CHAPTER 23
Managing the Water Balloon

The world of finance is the sum total of Earth’s capital resources and can be both measured and observed as liquidity inside an earthly balloon.

Within a water balloon, each and every push on the balloon has consequences that generate an equal and opposite reaction somewhere else on the balloon’s surface. When consequences fail to appear, or appear unequally, there is a need to dig deeper.

Prior to every financial crisis in world history, investors became convinced (through ignorance or deceit) that vast sums of new liquidity had somehow burst into existence without negative consequence (or as irrational exuberance with indefinite consequence). During the years leading up to the crisis of 2007–2009, people with great financial expertise (e.g., Alan Greenspan) were lulled into complacency as the world expanded a $67 trillion bubble through fraudulent off-balance sheet liabilities and shadow banking until that bubble burst with horrific consequences that may continue to restrain essential growth for a sustained period into the future.

It is safe to assume that any period during which spreads are sustained at a level of equilibrium that is near or below the complete-market range requires further examination (see, again, Charts 9.1, 9.2, and 9.3). When no logical explanation exists for this phenomenon (for example, a level playing field on which entities with no government support actively and transparently maintain equilibrium by trading risk-free financial arbitrage securities), it is safe to assume systemic fraud of some sort exists, which must be contained or a crisis will follow.

Responding to spread changes that are tracked daily and correlated with the events of each day will, eventually, provide the means for fixing just about every policy mistake that creates a crisis.

Successfully managing Earth’s water balloon of financial liquidity can be achieved by the same process of daily correction that statistical analysis brings to every successful productive business enterprise. Folly, created by an incapacity for empathy and common woodenheadedness (whereby change is a four letter word), is the demon that precludes the adjustments necessary for sustained financial stability.

We should acclaim those who, in 2005, gave U.S. investors the means to follow the daily race among holders of bonds—either toward or from risk. Unfortunately, it was only after investors’ near-total abandonment of U.S. risk in 2008 that our leaders finally found the necessary empathy and listened to minds unhampered by an excess amount of wood (most notably, Messrs. Bernanke and Kohn).

On the other hand, the U.S. experience in 2008 also establishes that it is never too late to change course. While the law of compound interest means that there is always a cost of delay, ending folly is what always leads to recovery.

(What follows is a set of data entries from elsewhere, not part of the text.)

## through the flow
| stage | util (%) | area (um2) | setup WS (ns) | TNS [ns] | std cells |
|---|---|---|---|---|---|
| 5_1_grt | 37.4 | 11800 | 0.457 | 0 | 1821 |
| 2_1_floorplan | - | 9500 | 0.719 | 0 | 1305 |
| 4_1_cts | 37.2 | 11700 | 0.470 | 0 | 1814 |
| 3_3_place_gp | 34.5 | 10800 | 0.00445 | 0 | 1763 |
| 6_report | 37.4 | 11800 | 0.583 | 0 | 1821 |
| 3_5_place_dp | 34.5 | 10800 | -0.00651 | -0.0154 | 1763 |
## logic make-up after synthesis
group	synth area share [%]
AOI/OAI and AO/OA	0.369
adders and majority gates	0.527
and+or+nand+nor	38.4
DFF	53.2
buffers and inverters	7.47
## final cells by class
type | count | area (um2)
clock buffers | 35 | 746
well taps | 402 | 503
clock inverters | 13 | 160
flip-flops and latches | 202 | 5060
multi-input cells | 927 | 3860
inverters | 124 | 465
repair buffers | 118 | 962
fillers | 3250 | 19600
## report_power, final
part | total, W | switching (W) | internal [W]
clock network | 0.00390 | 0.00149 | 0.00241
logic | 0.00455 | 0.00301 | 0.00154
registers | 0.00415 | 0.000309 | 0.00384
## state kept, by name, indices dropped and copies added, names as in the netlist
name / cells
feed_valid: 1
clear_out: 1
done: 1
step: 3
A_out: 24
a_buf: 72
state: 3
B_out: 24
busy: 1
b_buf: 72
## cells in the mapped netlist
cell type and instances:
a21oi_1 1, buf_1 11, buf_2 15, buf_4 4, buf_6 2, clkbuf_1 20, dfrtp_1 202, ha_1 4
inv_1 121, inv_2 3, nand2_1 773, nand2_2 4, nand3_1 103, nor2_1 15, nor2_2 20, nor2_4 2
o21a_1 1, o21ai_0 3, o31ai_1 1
===== config.mk =====
export PLATFORM = sky130hd
export DESIGN_NAME = uart_tx_ctrl
export DESIGN_NICKNAME = d
export VERILOG_FILES = /design/src/rtl/uart_tx_ctrl.sv
export SDC_FILE = /design/constraint.sdc
export NUM_CORES = 1
export LEC_CHECK = 0
export CAP_MARGIN = 20
export CORE_MARGIN = 5
export CORE_UTILIZATION = 55
export DETAILED_ROUTE_END_ITERATION = 8
export DONT_BUFFER_PORTS = 1
export HOLD_SLACK_MARGIN = 0.1
export PLACE_DENSITY = 0.7
export SKIP_LAST_GASP = 1
export SYNTH_ARGS = -nofsm -noshare
export SYNTH_HDL_FRONTEND = slang
export SYNTH_SLANG_ARGS = --single-unit

===== constraint.sdc =====
create_clock -name clk -period 2.4 [get_ports clk]
set_input_delay 0 -clock clk [delete_from_list [all_inputs] [get_ports clk]]
set_output_delay 0 -clock clk [all_outputs]
set_load 0.005 [all_outputs]

===== src/rtl/uart_tx_ctrl.sv =====
`default_nettype none
// ============================================================================
// Module   : uart_tx_ctrl
// Purpose  : UART transmit frame controller in front of the TX serializer.
// Revision : 1.0
// ============================================================================
module uart_tx_ctrl #(
  parameter int STOP_BITS = 1
) (
  input  logic       clk,
  input  logic       rst,
  input  logic [7:0] data_in,
  input  logic       data_valid,
  input  logic       parity_en,
  input  logic       parity_type,
  output logic       data_ready,
  output logic [7:0] ser_data,
  output logic       ser_en,
  input  logic       ser_done,
  input  logic       ser_bit,
  output logic       tx_out,
  output logic       busy,
  output logic       sync_err
);

  typedef enum logic [2:0] {
    S_IDLE   = 3'd0,
    S_START  = 3'd1,
    S_DATA   = 3'd2,
    S_PARITY = 3'd3,
    S_STOP   = 3'd4
  } state_t;

  // Any value other than 2 falls back to a single stop bit.
  localparam logic c_LAST_STOP = (STOP_BITS == 2) ? 1'b1 : 1'b0;

  state_t     r_state;
  logic [7:0] r_hold;
  logic [2:0] r_bit_cnt;
  logic       r_stop_cnt;
  logic       r_par;
  logic       r_pen;
  logic       r_sync_err;

  logic       w_last_stop;
  logic       w_ready;
  logic       w_accept;
  logic       w_bit_last;
  logic       w_sync_miss;

  assign w_last_stop = (r_state == S_STOP) && (r_stop_cnt == c_LAST_STOP);
  assign w_ready     = (r_state == S_IDLE) || w_last_stop;
  assign w_accept    = data_valid && w_ready;
  assign w_bit_last  = (r_bit_cnt == 3'd7);
  // The serializer must flag done on the 8th shift cycle and on no other.
  assign w_sync_miss = (ser_done != w_bit_last);

  always_ff @(posedge clk) begin
    if (!rst) begin
      r_state    <= S_IDLE;
      r_hold     <= 8'h00;
      r_bit_cnt  <= 3'd0;
      r_stop_cnt <= 1'b0;
      r_par      <= 1'b0;
      r_pen      <= 1'b0;
      r_sync_err <= 1'b0;
    end else begin
      if (w_accept) begin
        r_hold <= data_in;
        r_par  <= (^data_in) ^ parity_type;
        r_pen  <= parity_en;
      end
      case (r_state)
        S_IDLE: begin
          if (w_accept) r_state <= S_START;
        end
        S_START: begin
          r_bit_cnt <= 3'd0;
          r_state   <= S_DATA;
        end
        S_DATA: begin
          r_bit_cnt <= r_bit_cnt + 3'd1;
          if (w_sync_miss) r_sync_err <= 1'b1;
          if (w_bit_last) begin
            r_stop_cnt <= 1'b0;
            r_state    <= r_pen ? S_PARITY : S_STOP;
          end
        end
        S_PARITY: begin
          r_stop_cnt <= 1'b0;
          r_state    <= S_STOP;
        end
        S_STOP: begin
          if (w_last_stop) begin
            r_state <= w_accept ? S_START : S_IDLE;
          end else begin
            r_stop_cnt <= r_stop_cnt + 1'b1;
          end
        end
        default: r_state <= S_IDLE;
      endcase
    end
  end

  always_comb begin
    tx_out = 1'b1;
    case (r_state)
      S_START:  tx_out = 1'b0;
      S_DATA:   tx_out = ser_bit;
      S_PARITY: tx_out = r_par;
      default:  tx_out = 1'b1;
    endcase
  end

  assign data_ready = w_ready;
  assign busy       = (r_state != S_IDLE);
  assign ser_en     = (r_state == S_DATA);
  assign ser_data   = r_hold;
  assign sync_err   = r_sync_err;

endmodule
`default_nettype wire

* Word level (Yosys, flattened, before mapping)
Index checks and enable logic that the tools add are counted.
Word-level totals: register bits 18, output and inout port bits 13, input bits 15, logic and storage cells 43
Operators by class: eq/ne operators 10, reductions and logical operators 11, add/sub/neg operators 2, multiplexer cells 11, bitwise operators 2
Operators by type and width (count):
- $pmux W3 S5 | 1
- $mux W3 | 4
- $reduce_xor A8 Y1 | 1
- $eq A3 B2 Y1 const B | 2
- $eq A3 B3 Y1 const B | 2
- $ne A2 B2 Y1 const B | 3
- $pmux W1 S3 | 2
- $pmux W3 S2 | 1
- $reduce_and A3 Y1 | 2
- $reduce_bool A3 Y1 | 2
- $add A3 B1 Y3 const B | 1
- $eq A3 B1 Y1 const B | 1
- $logic_not A3 Y1 | 1
- $mux W1 | 3
- $logic_and A1 B1 Y1 | 2
- $ne A2 B1 Y1 const B | 1
- $reduce_and A2 Y1 | 1
- $reduce_bool A2 Y1 | 1
- $add A1 B1 Y1 const B | 1
- $logic_or A1 B1 Y1 | 1
- $ne A1 B1 Y1 | 1
- $not A1 Y1 | 1
- $xor A1 B1 Y1 | 1

* Logic depth before layout (Yosys ltp)
Gate-level depths: netlist of the first run.
word-level depth 7, mapped depth 6, gate-level depth less buffers 6

* Worst setup path after synthesis of the first run
No wires, ideal clock.
path kind register to register, from reg r_state[1], to reg r_par, stages on the path, launching flop included 6, clock period less this slack 1.306 ns, library setup time 0.122 ns, path slack 1.094 ns, required time 2.278 ns, path buffers 2, arrival 1.184 ns, cell sequence dfxtp_1 buf_2 a211oi_2 nand2_1 buf_6 a311o_1
Between the ends: cells in the longest elaborated chain, start to end 4, elaborated cells on any way between the ends 5, those cells by class eq/ne: 1; reduce/logical: 4
Ends and longest elaborated chain:
- start: declaration | RTL line 37 | state_t r_state;
- start signal: assignment | RTL line 86 | r_state <= r_pen ? S_PARITY : S_STOP;
- start signal: assignment | RTL line 95 | r_state <= w_accept ? S_START : S_IDLE;
- $eq A3 B3 Y1 | RTL line 51 | assign w_last_stop = (r_state == S_STOP) && (r_stop_cnt == c_LAST_STOP);
- $logic_and A1 B1 Y1 | RTL line 51
- $logic_or A1 B1 Y1 * | RTL line 52 | assign w_ready = (r_state == S_IDLE) || w_last_stop;
- $logic_and A1 B1 Y1 * | RTL line 53 | assign w_accept = data_valid && w_ready;
- end signal: assignment | RTL line 70 | r_par <= (^data_in) ^ parity_type;
- end: declaration | RTL line 41 | logic r_par;
Every way passes the cells marked *; elsewhere a longest branch is shown, timed or not. A chain may end at the register's enable or synchronous reset.

* Final worst setup path of the first run
from reg r_state[1], to reg r_hold[7], in the netlist ser_data[7]
Between the ends: cells in the longest elaborated chain, start to end 4, elaborated cells on any way between the ends 5, those cells by class eq/ne: 1; reduce/logical: 4
Ends and longest elaborated chain:
- $eq A3 B3 Y1 | RTL line 51
- $logic_and A1 B1 Y1 | RTL line 51
- $logic_or A1 B1 Y1 * | RTL line 52
- $logic_and A1 B1 Y1 * | RTL line 53
- end signal: assignment | RTL line 69 | r_hold <= data_in;
- end: declaration | RTL line 38 | logic [7:0] r_hold;
Marks and branches as above.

In 2008, U.S. electors dumped a group of leaders that had converted an economy expanding wealth at a pace of more than $4 trillion per year to one that shrank wealth at the rate of more than $17 trillion per year. In the end, even those that had decimated worldwide economic health by their stubborn lethargy changed course. By the time they’d changed course, however, about $14 trillion of the $21 trillion per annum damage had occurred and the path to a worldwide potential loss of $67 trillion was set. The risk factors that led to the rest of the loss had been put in play.

The cost of knocking wood out of the heads of democratically elected leaders should never be that great, but history offers little consolation to those who wish for improvement. In her award-winning histories of woodenheaded folly (The March of Folly: From Troy to Vietnam), Barbara Tuchman notes that the scales of history are far more heavily weighted toward inertia than change.

Fear that the crisis of 2008 will recur (or that proposed reforms, such as risk retention, will only generate a new form of the same disease) continues to inhibit growth in the United States and around the world. Never in history, however, has a return to growth been achieved so quickly after experiencing an episode of systemic debt-contraction deflation. The Dutch tulip mania did not impact the banking system directly, but it still took seven years and debt forgiveness to finally regain substantive growth as affected groups ventured back into private-sector risk investments.

What’s left in the United States today is largely up to Congress, under the terms of the U.S. Constitution. We need mortgage forgiveness and document reconciliation, but only Congress can achieve that. We need new infrastructure development, improved health care, reform of income tax policies and the financial system, enlightened immigration policies, and human rights advances—and all must be accomplished with responsible long-term limits on unproductive speculation (there should be no limit on productive borrowing and spending; it generates more revenue than it costs).

All of these are within the exclusive legislative powers granted to Congress by the U.S. Constitution. Unlike in seventeenth-century Holland, our Constitution does not allow for a king who can decree debt forgiveness. In the United States, debt forgiveness can only be permitted through Congress enacting changes to uniform bankruptcy laws.

Managed properly, the world’s capital-sustaining water balloon has no size limit. We can, therefore, achieve whatever productive investment needs mankind wants. Proper management, however, assumes the capacity to overcome evil and folly. The path to sustained financial stability is clear, but can mankind follow the path?